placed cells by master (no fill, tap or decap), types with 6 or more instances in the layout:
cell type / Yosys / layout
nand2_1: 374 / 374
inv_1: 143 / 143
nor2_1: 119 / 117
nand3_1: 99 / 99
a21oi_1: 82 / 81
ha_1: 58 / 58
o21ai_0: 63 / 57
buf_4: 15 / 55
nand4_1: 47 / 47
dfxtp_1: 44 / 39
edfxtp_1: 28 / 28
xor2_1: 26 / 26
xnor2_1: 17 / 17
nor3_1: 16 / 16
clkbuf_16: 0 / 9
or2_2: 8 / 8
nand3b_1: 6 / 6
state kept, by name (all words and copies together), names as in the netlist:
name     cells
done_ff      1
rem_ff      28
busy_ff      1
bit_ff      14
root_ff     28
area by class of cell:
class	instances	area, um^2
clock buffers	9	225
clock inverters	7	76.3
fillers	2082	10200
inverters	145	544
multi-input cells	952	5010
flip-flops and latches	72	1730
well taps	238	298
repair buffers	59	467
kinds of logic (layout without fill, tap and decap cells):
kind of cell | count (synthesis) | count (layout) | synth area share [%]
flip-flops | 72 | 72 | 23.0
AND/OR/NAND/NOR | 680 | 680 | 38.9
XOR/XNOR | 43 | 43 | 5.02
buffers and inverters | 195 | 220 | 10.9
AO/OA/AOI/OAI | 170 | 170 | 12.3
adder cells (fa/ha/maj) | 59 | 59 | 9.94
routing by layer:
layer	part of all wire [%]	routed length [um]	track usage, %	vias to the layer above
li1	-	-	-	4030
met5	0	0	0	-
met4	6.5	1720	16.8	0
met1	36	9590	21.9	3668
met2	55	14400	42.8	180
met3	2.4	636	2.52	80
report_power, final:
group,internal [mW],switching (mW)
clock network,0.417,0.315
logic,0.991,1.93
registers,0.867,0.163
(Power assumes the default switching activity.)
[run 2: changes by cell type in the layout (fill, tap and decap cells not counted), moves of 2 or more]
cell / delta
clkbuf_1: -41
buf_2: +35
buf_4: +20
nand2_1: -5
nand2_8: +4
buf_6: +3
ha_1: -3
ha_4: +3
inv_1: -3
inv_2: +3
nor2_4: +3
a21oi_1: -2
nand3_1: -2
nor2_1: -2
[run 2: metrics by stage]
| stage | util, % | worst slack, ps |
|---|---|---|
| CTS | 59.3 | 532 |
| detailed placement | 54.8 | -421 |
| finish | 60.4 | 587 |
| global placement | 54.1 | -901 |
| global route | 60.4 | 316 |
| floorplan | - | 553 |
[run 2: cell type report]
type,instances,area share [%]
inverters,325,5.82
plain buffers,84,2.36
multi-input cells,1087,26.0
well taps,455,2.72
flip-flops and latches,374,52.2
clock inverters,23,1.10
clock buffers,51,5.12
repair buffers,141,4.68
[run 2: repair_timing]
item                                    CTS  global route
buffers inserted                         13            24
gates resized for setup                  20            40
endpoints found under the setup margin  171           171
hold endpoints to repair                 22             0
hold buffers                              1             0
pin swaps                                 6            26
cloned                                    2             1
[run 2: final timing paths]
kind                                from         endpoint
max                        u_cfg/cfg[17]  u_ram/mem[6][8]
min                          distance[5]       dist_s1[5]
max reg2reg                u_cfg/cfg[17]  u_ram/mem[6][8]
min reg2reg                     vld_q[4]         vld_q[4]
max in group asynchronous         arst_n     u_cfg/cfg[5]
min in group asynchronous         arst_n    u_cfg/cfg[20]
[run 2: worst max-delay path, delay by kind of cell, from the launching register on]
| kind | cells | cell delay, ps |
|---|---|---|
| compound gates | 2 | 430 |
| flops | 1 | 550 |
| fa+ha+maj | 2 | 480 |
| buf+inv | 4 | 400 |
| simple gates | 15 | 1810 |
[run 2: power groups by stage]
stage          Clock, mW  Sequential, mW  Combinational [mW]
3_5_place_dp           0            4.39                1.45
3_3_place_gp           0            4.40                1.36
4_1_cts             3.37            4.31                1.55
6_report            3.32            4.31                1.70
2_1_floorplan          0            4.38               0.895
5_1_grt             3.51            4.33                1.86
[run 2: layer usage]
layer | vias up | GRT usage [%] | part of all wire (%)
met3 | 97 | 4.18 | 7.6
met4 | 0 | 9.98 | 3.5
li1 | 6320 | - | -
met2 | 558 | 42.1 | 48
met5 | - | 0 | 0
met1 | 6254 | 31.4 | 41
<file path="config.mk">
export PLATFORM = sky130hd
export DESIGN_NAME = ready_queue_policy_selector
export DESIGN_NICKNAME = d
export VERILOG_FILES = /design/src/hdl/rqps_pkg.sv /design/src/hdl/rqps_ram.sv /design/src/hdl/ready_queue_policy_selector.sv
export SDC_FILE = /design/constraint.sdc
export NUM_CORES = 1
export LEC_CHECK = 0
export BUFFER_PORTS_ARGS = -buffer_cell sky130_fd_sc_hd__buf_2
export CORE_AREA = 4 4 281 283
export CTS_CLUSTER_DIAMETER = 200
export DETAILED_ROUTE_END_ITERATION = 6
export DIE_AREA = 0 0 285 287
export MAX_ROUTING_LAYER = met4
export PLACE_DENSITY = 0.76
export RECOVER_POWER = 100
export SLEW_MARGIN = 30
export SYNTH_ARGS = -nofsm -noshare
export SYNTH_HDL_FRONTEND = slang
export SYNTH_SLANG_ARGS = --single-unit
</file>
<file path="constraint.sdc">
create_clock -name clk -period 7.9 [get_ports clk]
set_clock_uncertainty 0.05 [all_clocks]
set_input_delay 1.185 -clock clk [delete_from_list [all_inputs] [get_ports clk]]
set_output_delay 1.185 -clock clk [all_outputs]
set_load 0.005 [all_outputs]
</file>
= = = = =
[ASSIGNMENT]
Find the lines above holding the word "vias" and show them.

[WORKED SOLUTION]
layer	part of all wire [%]	routed length [um]	track usage, %	vias to the layer above
layer | vias up | GRT usage [%] | part of all wire (%)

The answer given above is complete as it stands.